Main existing solution is Pydantic, which is already very good. Main rationale for building something new is having it be data-based rather than class-based (e.g. dealing with heavily nested things). Would want to make sure performance is up to par (or at the very least isn't that slow)

E.g.:

from pydian import Validator
from pydian.lib.enums import Required, Between
"""
Ideas for valid key-value pairs in the schema:
{
    'key': 'primitive',
    'key': Required('primitive'),
    'key': Between(0, 1, 'primitive'),
    'key': type,
    'key': Required(type),
    'key': Between(0, 1, type),
    'key': Required(type, must_pass=Callable),
    'key': Between(0, 1, type, must_pass=Callable),
}
"""
v_map = {
    'resourceType': Required('Patient'), # Exact str match, and required
    'name': [
        {
            'family': Required(str), # Is a str, and required if present
            'given': [
                Between(1, 3, str)
            ],
        } # Optional, since not wrapped in Required or Between
    ] # Any length
    # etc
}

is_valid_fhir_patient = Validator(v_map)
...

mapper = Mapper(map_fn, validator=is_valid_fhir_patient)

Table-based Compatibility

Idea: Some sort of Pandas/Numpy compatibility (e.g. dataframe way of approaching data interop)

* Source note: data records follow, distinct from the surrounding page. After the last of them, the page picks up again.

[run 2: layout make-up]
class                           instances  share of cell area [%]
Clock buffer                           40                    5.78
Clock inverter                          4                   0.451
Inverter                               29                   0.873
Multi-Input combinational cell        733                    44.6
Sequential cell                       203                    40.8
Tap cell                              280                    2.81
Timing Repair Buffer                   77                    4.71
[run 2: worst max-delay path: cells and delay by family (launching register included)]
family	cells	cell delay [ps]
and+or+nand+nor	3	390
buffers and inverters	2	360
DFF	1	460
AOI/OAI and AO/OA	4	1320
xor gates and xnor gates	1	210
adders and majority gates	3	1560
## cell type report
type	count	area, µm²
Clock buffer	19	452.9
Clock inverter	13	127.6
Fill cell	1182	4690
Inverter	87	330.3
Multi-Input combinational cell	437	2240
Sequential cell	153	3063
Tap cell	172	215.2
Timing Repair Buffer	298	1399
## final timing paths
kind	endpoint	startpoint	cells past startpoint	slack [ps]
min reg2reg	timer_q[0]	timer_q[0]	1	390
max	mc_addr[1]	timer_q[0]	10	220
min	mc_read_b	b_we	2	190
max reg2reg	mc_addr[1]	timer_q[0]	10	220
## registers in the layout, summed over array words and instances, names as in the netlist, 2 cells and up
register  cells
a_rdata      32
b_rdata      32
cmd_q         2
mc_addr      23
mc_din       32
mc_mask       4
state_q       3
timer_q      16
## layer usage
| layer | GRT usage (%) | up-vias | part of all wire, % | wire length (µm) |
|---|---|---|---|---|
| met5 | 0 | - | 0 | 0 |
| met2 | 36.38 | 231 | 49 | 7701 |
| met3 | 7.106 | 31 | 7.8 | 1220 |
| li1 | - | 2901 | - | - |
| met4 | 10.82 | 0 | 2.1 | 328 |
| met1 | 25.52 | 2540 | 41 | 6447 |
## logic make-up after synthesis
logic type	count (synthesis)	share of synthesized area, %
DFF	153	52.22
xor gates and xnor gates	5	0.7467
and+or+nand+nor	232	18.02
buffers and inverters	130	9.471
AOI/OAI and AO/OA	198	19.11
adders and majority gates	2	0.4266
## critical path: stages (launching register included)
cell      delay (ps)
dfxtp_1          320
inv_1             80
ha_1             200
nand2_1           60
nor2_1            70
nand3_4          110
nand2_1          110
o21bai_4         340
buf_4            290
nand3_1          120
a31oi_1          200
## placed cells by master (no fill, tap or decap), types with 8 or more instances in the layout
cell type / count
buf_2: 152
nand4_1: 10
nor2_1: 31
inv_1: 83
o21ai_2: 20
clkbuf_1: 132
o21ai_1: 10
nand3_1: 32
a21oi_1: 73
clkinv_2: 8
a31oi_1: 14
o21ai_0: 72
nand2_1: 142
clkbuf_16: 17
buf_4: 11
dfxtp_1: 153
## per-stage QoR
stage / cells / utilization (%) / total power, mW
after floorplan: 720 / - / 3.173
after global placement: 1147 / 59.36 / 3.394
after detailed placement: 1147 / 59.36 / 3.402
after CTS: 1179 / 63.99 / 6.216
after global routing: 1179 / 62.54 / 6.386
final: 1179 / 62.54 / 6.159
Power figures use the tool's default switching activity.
<file path="src/rtl/div_seq_ctrl.sv">
// Sequencing and staging for a 32-bit DIV/DIVU using a settle-timed combinational array divide.
// Optional overflow flag for signed -2^31 / -1 is enabled by defining DIV_OVF_DET_EN.
module div_seq_ctrl #(
  parameter int unsigned SETTLE_CYCLES = 4,
  parameter logic [31:0] ZERO_Q_VALUE  = 32'hFFFF_FFFF
) (
  input  logic        clk,
  input  logic        clr,
  input  logic        start,
  input  logic        signed_op,
  input  logic [31:0] dividend,
  input  logic [31:0] divisor,
  output logic        busy,
  output logic        done,
  output logic [31:0] q_out,
  output logic [31:0] r_out,
  output logic        div_by_zero
`ifdef DIV_OVF_DET_EN
  ,
  output logic        ovf
`endif
);

  localparam int unsigned CntW = (SETTLE_CYCLES > 1) ? $clog2(SETTLE_CYCLES) : 1;

  typedef enum logic [2:0] {StIdle, StPrep, StSettle, StFix, StDone} state_e;

  state_e            state_q;
  logic [CntW-1:0]   cnt_q;
  logic [31:0]       dividend_q;
  logic [31:0]       divisor_q;
  logic              signed_q;
  logic              sa_q;
  logic              sb_q;
  logic [31:0]       mag_a_q;
  logic [31:0]       mag_b_q;
  logic [31:0]       qa;
  logic [31:0]       ra;

  // Array divider; its inputs are register-held from PREP through FIX so it can settle.
  always_comb begin
    qa = '0;
    ra = '0;
    if (mag_b_q != '0) begin
      qa = mag_a_q / mag_b_q;
      ra = mag_a_q % mag_b_q;
    end
  end

  always_ff @(posedge clk) begin
    if (!clr) begin
      state_q     <= StIdle;
      busy        <= 1'b0;
      done        <= 1'b0;
      div_by_zero <= 1'b0;
      q_out       <= '0;
      r_out       <= '0;
      cnt_q       <= '0;
`ifdef DIV_OVF_DET_EN
      ovf         <= 1'b0;
`endif
    end else begin
      done <= 1'b0;
      unique case (state_q)
        StIdle: begin
          if (start) begin
            dividend_q <= dividend;
            divisor_q  <= divisor;
            signed_q   <= signed_op;
            busy       <= 1'b1;
`ifdef DIV_OVF_DET_EN
            ovf        <= 1'b0;
`endif
            if (divisor == '0) begin
              q_out       <= ZERO_Q_VALUE;
              r_out       <= dividend;
              div_by_zero <= 1'b1;
              done        <= 1'b1;
              state_q     <= StDone;
            end else begin
              state_q <= StPrep;
            end
          end
        end
        StPrep: begin
          sa_q    <= dividend_q[31] & signed_q;
          sb_q    <= divisor_q[31] & signed_q;
          mag_a_q <= (dividend_q[31] & signed_q) ? -dividend_q : dividend_q;
          mag_b_q <= (divisor_q[31] & signed_q) ? -divisor_q : divisor_q;
          cnt_q   <= CntW'(SETTLE_CYCLES - 1);
          state_q <= StSettle;
        end
        StSettle: begin
          if (cnt_q == '0) begin
            state_q <= StFix;
          end else begin
            cnt_q <= cnt_q - CntW'(1);
          end
        end
        StFix: begin
          // Truncating division: remainder follows the dividend's sign.
          q_out       <= (sa_q ^ sb_q) ? -qa : qa;
          r_out       <= sa_q ? -ra : ra;
          div_by_zero <= 1'b0;
          done        <= 1'b1;
`ifdef DIV_OVF_DET_EN
          ovf         <= signed_q && (dividend_q == 32'h8000_0000) &&
                         (divisor_q == 32'hFFFF_FFFF);
`endif
          state_q     <= StDone;
        end
        StDone: begin
          busy    <= 1'b0;
          state_q <= StIdle;
        end
        default: begin
          busy    <= 1'b0;
          state_q <= StIdle;
        end
      endcase
    end
  end

endmodule

</file>
===== src/rtl/pong_game_control.sv =====
// Pong game-flow controller: serve countdown, rally, point scoring,
// game-over detection and start-button handling. Drives the enables and the
// recentre pulse for the paddle/ball datapath.
// Optional feature: define PONG_PAUSE_EN to add the pause_n button and the
// PAUSED state (code 5). Without it, code 5 is illegal and returns to IDLE.
module pong_game_control #(
  parameter int unsigned SERVE_FRAMES = 60,
  parameter int unsigned WIN_SCORE    = 9
) (
  input  logic       clock,
  input  logic       reset,
  input  logic       start_n,
`ifdef PONG_PAUSE_EN
  input  logic       pause_n,
`endif
  input  logic       frame_tick,
  input  logic       miss_left,
  input  logic       miss_right,
  output logic       paddle_en,
  output logic       ball_en,
  output logic       position_reset,
  output logic       serve_dir,
  output logic [3:0] score_left,
  output logic [3:0] score_right,
  output logic [1:0] winner,
  output logic [2:0] state
);

  localparam logic [2:0] ST_IDLE     = 3'd0;
  localparam logic [2:0] ST_SERVE    = 3'd1;
  localparam logic [2:0] ST_PLAY     = 3'd2;
  localparam logic [2:0] ST_POINT    = 3'd3;
  localparam logic [2:0] ST_GAMEOVER = 3'd4;
`ifdef PONG_PAUSE_EN
  localparam logic [2:0] ST_PAUSED   = 3'd5;
`endif

  localparam logic [3:0] WIN        = 4'(WIN_SCORE);
  localparam logic [7:0] SERVE_LAST = 8'(SERVE_FRAMES - 1);

  localparam logic [1:0] WIN_NONE  = 2'b00;
  localparam logic [1:0] WIN_LEFT  = 2'b01;
  localparam logic [1:0] WIN_RIGHT = 2'b10;

  logic [2:0] state_q, state_d;
  logic [7:0] frame_cnt_q, frame_cnt_d;
  logic [3:0] score_left_q, score_left_d;
  logic [3:0] score_right_q, score_right_d;
  logic [1:0] winner_q, winner_d;
  logic       serve_dir_q, serve_dir_d;
  logic       paddle_en_q, paddle_en_d;
  logic       ball_en_q, ball_en_d;
  logic       position_reset_q, position_reset_d;

  // Button synchronizers: two metastability flops plus one history flop
  // so a falling edge is seen after the second flop and acted on one edge later.
  logic [1:0] start_sync_q, start_sync_d;
  logic       start_prev_q, start_prev_d;
  logic       start_press;
`ifdef PONG_PAUSE_EN
  logic [1:0] pause_sync_q, pause_sync_d;
  logic       pause_prev_q, pause_prev_d;
  logic       pause_press;
`endif

  // Synchronizer shift and press (1->0) detection.
  always_comb begin
    start_sync_d = {start_sync_q[0], start_n};
    start_prev_d = start_sync_q[1];
    start_press  = start_prev_q & ~start_sync_q[1];
`ifdef PONG_PAUSE_EN
    pause_sync_d = {pause_sync_q[0], pause_n};
    pause_prev_d = pause_sync_q[1];
    pause_press  = pause_prev_q & ~pause_sync_q[1];
`endif
  end

  // Next-state, score and registered-output logic.
  always_comb begin
    // NOTE: every variable gets a default here so no path leaves one
    // unassigned, which would otherwise infer a latch.
    state_d       = state_q;
    frame_cnt_d   = frame_cnt_q;
    score_left_d  = score_left_q;
    score_right_d = score_right_q;
    winner_d      = winner_q;
    serve_dir_d   = serve_dir_q;

    case (state_q)
      ST_IDLE: begin
        score_left_d  = 4'd0;
        score_right_d = 4'd0;
        winner_d      = WIN_NONE;
        if (start_press) state_d = ST_SERVE;
      end
      ST_SERVE: begin
        if (frame_tick) begin
          if (frame_cnt_q >= SERVE_LAST) state_d = ST_PLAY;
          else                           frame_cnt_d = frame_cnt_q + 8'd1;
        end
      end
      ST_PLAY: begin
`ifdef PONG_PAUSE_EN
        if (pause_press) begin
          state_d = ST_PAUSED;
        end else
`endif
        if (miss_left && miss_right) begin
          // Simultaneous misses: nobody scores, replay the serve.
          state_d = ST_SERVE;
        end else if (miss_left) begin
          if (score_right_q < WIN) score_right_d = score_right_q + 4'd1;
          serve_dir_d = 1'b0;
          state_d     = ST_POINT;
        end else if (miss_right) begin
          if (score_left_q < WIN) score_left_d = score_left_q + 4'd1;
          serve_dir_d = 1'b1;
          state_d     = ST_POINT;
        end
      end
      ST_POINT: begin
        if (score_right_q == WIN) begin
          winner_d = WIN_RIGHT;
          state_d  = ST_GAMEOVER;
        end else if (score_left_q == WIN) begin
          winner_d = WIN_LEFT;
          state_d  = ST_GAMEOVER;
        end else begin
          state_d = ST_SERVE;
        end
      end
      ST_GAMEOVER: begin
        if (start_press) begin
          score_left_d  = 4'd0;
          score_right_d = 4'd0;
          winner_d      = WIN_NONE;
          state_d       = ST_SERVE;
        end
      end
`ifdef PONG_PAUSE_EN
      ST_PAUSED: begin
        if (pause_press) state_d = ST_PLAY;
      end
`endif
      default: state_d = ST_IDLE;
    endcase

    // Every entry into SERVE restarts the countdown and recentres objects.
    position_reset_d = (state_d == ST_SERVE) && (state_q != ST_SERVE);
    if (position_reset_d) frame_cnt_d = 8'd0;

    // Enables follow the next state so they change with the state register.
    paddle_en_d = (state_d == ST_SERVE) || (state_d == ST_PLAY);
    ball_en_d   = (state_d == ST_PLAY);
  end

  // State and output registers with asynchronous reset.
  always_ff @(posedge clock or posedge reset) begin
    if (reset) begin
      state_q          <= ST_IDLE;
      frame_cnt_q      <= 8'd0;
      score_left_q     <= 4'd0;
      score_right_q    <= 4'd0;
      winner_q         <= WIN_NONE;
      serve_dir_q      <= 1'b1;
      paddle_en_q      <= 1'b0;
      ball_en_q        <= 1'b0;
      position_reset_q <= 1'b0;
      start_sync_q     <= 2'b11;
      start_prev_q     <= 1'b1;
`ifdef PONG_PAUSE_EN
      pause_sync_q     <= 2'b11;
      pause_prev_q     <= 1'b1;
`endif
    end else begin
      // NOTE: non-blocking assignments so every flop samples pre-edge values.
      state_q          <= state_d;
      frame_cnt_q      <= frame_cnt_d;
      score_left_q     <= score_left_d;
      score_right_q    <= score_right_d;
      winner_q         <= winner_d;
      serve_dir_q      <= serve_dir_d;
      paddle_en_q      <= paddle_en_d;
      ball_en_q        <= ball_en_d;
      position_reset_q <= position_reset_d;
      start_sync_q     <= start_sync_d;
      start_prev_q     <= start_prev_d;
`ifdef PONG_PAUSE_EN
      pause_sync_q     <= pause_sync_d;
      pause_prev_q     <= pause_prev_d;
`endif
    end
  end

  assign state          = state_q;
  assign paddle_en      = paddle_en_q;
  assign ball_en        = ball_en_q;
  assign position_reset = position_reset_q;
  assign serve_dir      = serve_dir_q;
  assign score_left     = score_left_q;
  assign score_right    = score_right_q;
  assign winner         = winner_q;

endmodule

  • Would probably be linked to a csv version of some sort

Input:

c1,c2,c3,...,cn
abc,...,123,...,...
def,...,456,...,...
...

Mapping:

import pandas as pd

df = pd.from_csv('...')
{
    "output_col": get(df, 'c1') # df.loc[:, 'c1']
    "other_col": get(df, 'c3') # df.loc[:, 'c3'] (+ other things?)
}

Output (as a DataFrame):

output_col,other_col
abc,123
def,456
...

Mainly would be a wrapper around DataFrame.apply(..., axis=0), and apply the mapping logic to each row. Based on this, to add equivalent value would need to do the nice conditional logic, postproessing steps, etc. (this would be clearer based on the use case(s) that come up - in fact most stuff like NaN handling is built-in)